Maybe I *am* a cynic, but…

Jack Linden’s latest post on Homestead tier rates makes interesting reading.

In it,  we are informed in glowing terms as to how “Linden Lab’s business remains strong and our revenues are healthy”, so that they can now very kindly “forego the planned homestead price increase in July for one year and also Grandfather tier on Homsteads to the current $95 USD/month”.

Of course, there is a catch: this very “kind” offer is limited to all Homesteads currently operating on the Grid, and those purchased or reactivated before July 1st 2009.  Anyone attempting to buy a Homstead after that date will still get whacked with a hefty purchase price increase and a tier hike to $125 USD/month.

Worse still, anyone who abandoned their OS sim prior to January 1st gets no benefit either – as the offer to reactive sims at no charge doesn’t go back beyond that date, despite the fact many surrendered their sims prior to the end of 2008 because Jack (and others in Linden Lab) stated categorically that Grandfathering was not, and would not be an option. Period.

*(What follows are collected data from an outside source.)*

`config.mk`:
```
export PLATFORM = sky130hd
export DESIGN_NAME = lzrd_out_fifo
export DESIGN_NICKNAME = d
export VERILOG_FILES = /design/src/sv/lzrd_pkg.sv /design/src/sv/lzrd_out_fifo.sv
export SDC_FILE = /design/constraint.sdc
export NUM_CORES = 1
export LEC_CHECK = 0
export ABC_AREA = 1
export BUFFER_PORTS_ARGS = -buffer_cell sky130_fd_sc_hd__buf_4
export CAP_MARGIN = 20
export CORE_MARGIN = 1
export CORE_UTILIZATION = 50
export CTS_CLUSTER_DIAMETER = 50
export DETAILED_ROUTE_END_ITERATION = 6
export GPL_ROUTABILITY_DRIVEN = 0
export PLACE_DENSITY_LB_ADDON = 0.3
export SLEW_MARGIN = 20
export SYNTH_ARGS = -nofsm -noshare
export SYNTH_HDL_FRONTEND = slang
export SYNTH_SLANG_ARGS = --single-unit
```
`constraint.sdc`:
```
create_clock -name clk -period 1.62 [get_ports clk]
set_input_delay 0 -clock clk [delete_from_list [all_inputs] [get_ports clk]]
set_output_delay 0 -clock clk [all_outputs]
set_load 0.01 [all_outputs]
```
`src/sv/lzrd_pkg.sv`:
```
// Shared types and defaults for the LZ/RLE byte decompressor.
package lzrd_pkg;

  localparam int DEF_WINDOW_DEPTH = 2048;

  // One result transaction as it leaves the decoder.
  typedef struct packed {
    logic       out_valid;
    logic [7:0] out_byte;
    logic       wants_byte;
    logic [1:0] status;
  } result_t;

endpackage

```
`src/sv/lzrd_out_fifo.sv`:
```
// Two-entry result queue between the decoder and the master stream port.
module lzrd_out_fifo (
  input  logic              clk,
  input  logic              rst,
  input  logic              push,
  input  lzrd_pkg::result_t push_data,
  output logic              space,
  output logic              m_tvalid,
  input  logic              m_tready,
  output lzrd_pkg::result_t pop_data
);
  import lzrd_pkg::*;

  result_t    entries [2];
  logic       wr_ptr;
  logic       rd_ptr;
  logic [1:0] count;
  logic       pop;

  assign pop      = m_tvalid && m_tready;
  assign m_tvalid = (count != 2'd0);
  assign space    = (count != 2'd2);
  assign pop_data = entries[rd_ptr];

  always_ff @(posedge clk) begin
    if (push) begin
      entries[wr_ptr] <= push_data;
    end
  end

  always_ff @(posedge clk) begin
    if (rst) begin
      wr_ptr <= 1'b0;
      rd_ptr <= 1'b0;
      count  <= 2'd0;
    end else begin
      if (push) begin
        wr_ptr <= ~wr_ptr;
      end
      if (pop) begin
        rd_ptr <= ~rd_ptr;
      end
      count <= count + {1'b0, push} - {1'b0, pop};
    end
  end

endmodule

```
==> impl_metrics.py <==
metrics = {
    "setup_path": {
        "arrival_ns": 1.68,
        "slowest_stage": "dfxtp_1",
        "cp_slowest_stage_delay_ns": 0.38,
        "crit_type": "reg2reg",
        "critPathMostFrequentCell": "nor2_1",
        "cp-start-kind": "flop",
        "required_ns": 1.85,
        "end_kind": "flop",
        "crit_chain": "nor2_1, nor2_1, ha_1, inv_1, ha_1, inv_1, nand2_1, nand3_1, nand2_1, nor2_1",
        "crit_fanout": 4,
    },
    "grt": {
        "grt_max_degree": 14,
        "grt_pass1_vias": 790,
        "antenna_found_initial": 0,
        "overflow": 0,
        "grt_first_pass_wirelength_um": 3298,
        "grt_use_total": 0.1936,
    },
    "logic_synthesis": {
        "ys_seq_area_frac": 0.7177,
        "ys_seq_elements": 29,
        "yosysWarnings": 0,
        "syn_avg_cell_area_um2": 15.67,
        "netlist_area_um2": 1144,
        "yosysTopAreaCellShare": 0.6302,
        "syn_inst": 73,
        "synthDistinctLibCells": 12,
        "synth_area_leader_cell": "edfxtp_1",
        "synthTopCellsByArea": "edfxtp_1 63%, mux2_4 13%, dfxtp_1 8.8%",
        "synth_nets": 91,
    },
    "floorplanning": {
        "initial_core_util": 0.5546,
        "core-area_um2": 2062,
        "fp.dieH_um": 49.83,
        "die_area_um2": 2483,
        "fp.dieW_um": 49.83,
        "rows": 16,
        "num_io_pins": 30,
    },
    "timing": {
        "tns_ns": 0,
        "tightest_slew_ns": 0.5042,
        "slew_headroom": 0.6635,
        "finClkSkew_ns": 0.009897,
        "hold_violations": 0,
        "setup_viol": 0,
        "max_freq_mhz": 689.2,
        "maxSlewViolCount": 0,
        "timing.final.crit_share": 0.8957,
        "rsz0062_at_grt": "no",
        "worst_hold_slack_ns": 0.3916,
        "fin_crit_ns": 1.451,
    },
    "clocking": {
        "tritoncts": "built",
        "cts_num_sinks": 29,
        "clk_pin_slew_ns": 0.09,
        "cts_buffers": 5,
        "clk_root_buffer_cell": "clkbuf_4",
        "htreeDepth": 2,
        "postCtsSetupRepairBufs": 0,
        "insertion_delay_ns": 0.32,
        "cts_buffer_depth": 2,
    },
    "detailed_routing": {
        "ant_nets": 0,
        "dr.pass1.iters": 4,
        "num_vias": 722,
        "drcViolationCount": 0,
        "wl_per_cell_um": 12.48,
        "first_iter_violations": 20,
        "wirelength_um": 1909,
        "vias_per_cell": 4.719,
    },
    "place": {
        "placed_area_um2": 1399,
        "hpwlAfterDp_um": 1220,
        "port_buffers": 29,
        "dp_cells": 130,
    },
    "layout": {
        "multi_input_area_um2": 277.8,
        "drive_gt1_frac": 0.4048,
        "design_area_um2": 1635,
        "nFillCells": 119,
        "final_util": 0.7931,
        "n_antenna_cell": 0,
        "finalNonFillerCells": 153,
        "area_growth_pct": 43.00,
        "final_nets": 143,
        "register_area_um2": 822.0,
    },
    "pwr": {
        "leakage_uw": 0.0007053,
        "ir_drop_uv": 957.6,
        "power_density_nw_per_um2": 1306,
    },
    "flow_run": {
        "cap_viol_max_count": 0,
    },
    "min_path": {
        "hp-class": "in2reg",
    },
    "run_status": {
        "status": "complete, no violations",
    },
}
-- placed cells by master (no fill, tap or decap), types with 2 or more instances in the layout --
cell type       n
buf_4          31
clkbuf_4        5
dfxtp_1         4
dlygate4sd3_1  15
edfxtp_1       24
ha_1            2
inv_1           9
mux2_2          2
mux2_4         10
nand2_1         7
nand3_1         2
nor2_1          9
-- critical path: cells and delay by family (launching register included) --
family                   cells  cell delay (ns)
adder cells (fa/ha/maj)      2             0.41
buffers and inverters        2             0.11
flip-flops                   1             0.38
AND/OR/NAND/NOR              6             0.45
-- final timing paths --
kind                             from             endpoint  slack [ns]  depth (start not counted)
setup / recovery  count[1]$_SDFF_PP0_  count[1]$_SDFF_PP0_        0.17                         10
hold reg to reg   rd_ptr$_SDFFE_PP0P_                 flop        0.52                          2
hold / removal                    rst  count[0]$_SDFF_PP0_        0.39                          3
setup reg to reg  count[1]$_SDFF_PP0_  count[1]$_SDFF_PP0_        0.17                         10
-- per-layer routing --
layer	global-route usage	part of all wire	vias up
li1	-	-	355
met1	0.1862	0.37	337
met2	0.3491	0.56	24
met3	0.08642	0.056	6
met4	0.08571	0.017	0
met5	0	0	-
-- area by class of cell --
type	count	share of cell area
clock inverter	1	0.01836
sequential	29	0.5027
inverter	9	0.02066
clock buffer	7	0.03366
timing repair buffer	46	0.2341
tap	27	0.02066
multi-input combinational	34	0.1699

But even so, at least LL are making an effort, and that should be applauded, surely?

Well, actually no. This “good news” (as Jack has the barefaced cheek to call it) is nothing short of again gaming the land-owning community within Second Life. Why? Well, because:

A) The subject of Grandfathering was first raised back when the whole OpenSpace / Homestead debacle came up at the back end of 2008, and was given exceptionally short shift by Jack himself. It simply wasn’t an option. Now, suddenly it is. So why the shift? One can only assume it is because Grandfathering always was on the cards, but Jack and Co simply wanted to keep this card up their shelves, knowing that if they play it a lot closer to the announced July 1st additional hike in Homestead pricing / tier they could spin things into looking like they are doing people a favour and possibly encourage those who simply abandoned their old OpenSpace sims at the end of 2008 into reclaiming them.

B) If LL are doing so well, with a “strong” business and “healthy” revenues, one has to ask why Homestead tiers are being Grandfathered at all…why not simply announce that the planned price / tier increase has been completely abandoned for the foreseeable future?

Such an announcement would be worthy of note: it would genuinely demonstrate that Linden Lab are prepared to stop profiteering and put user interests first for once. Furthermore, it would potentially make far more enconomic sense over time. After all, what is likely to generate more income:

  • A 6-week opportunistic attempt to artificially bolster Homestead sales before their price / tier makes them economically unviable
  • Maintaining prices & tier at least a further 12 months, thereby keeping Homestead sims on the cusp of profitability for land owners & thus encouraging their continued purchase over a much longer period of time.

But what of those already with homestead sims – surely this is a boon to them, as they are no longer facing a $30 USD/month tier hike on their sims ($360 a year). Well, yes it is – if one assumes that the July 1st tier hike was going to be applied as originally stated. As I’ve said above, I really don’t think this was the case. I think Jack and his gang always intended to offer Grandfathering in this manner. Thus any perceived “saving” is just that: perceived, not actual. so any thanks given  for the “move” in policy is potentially premature.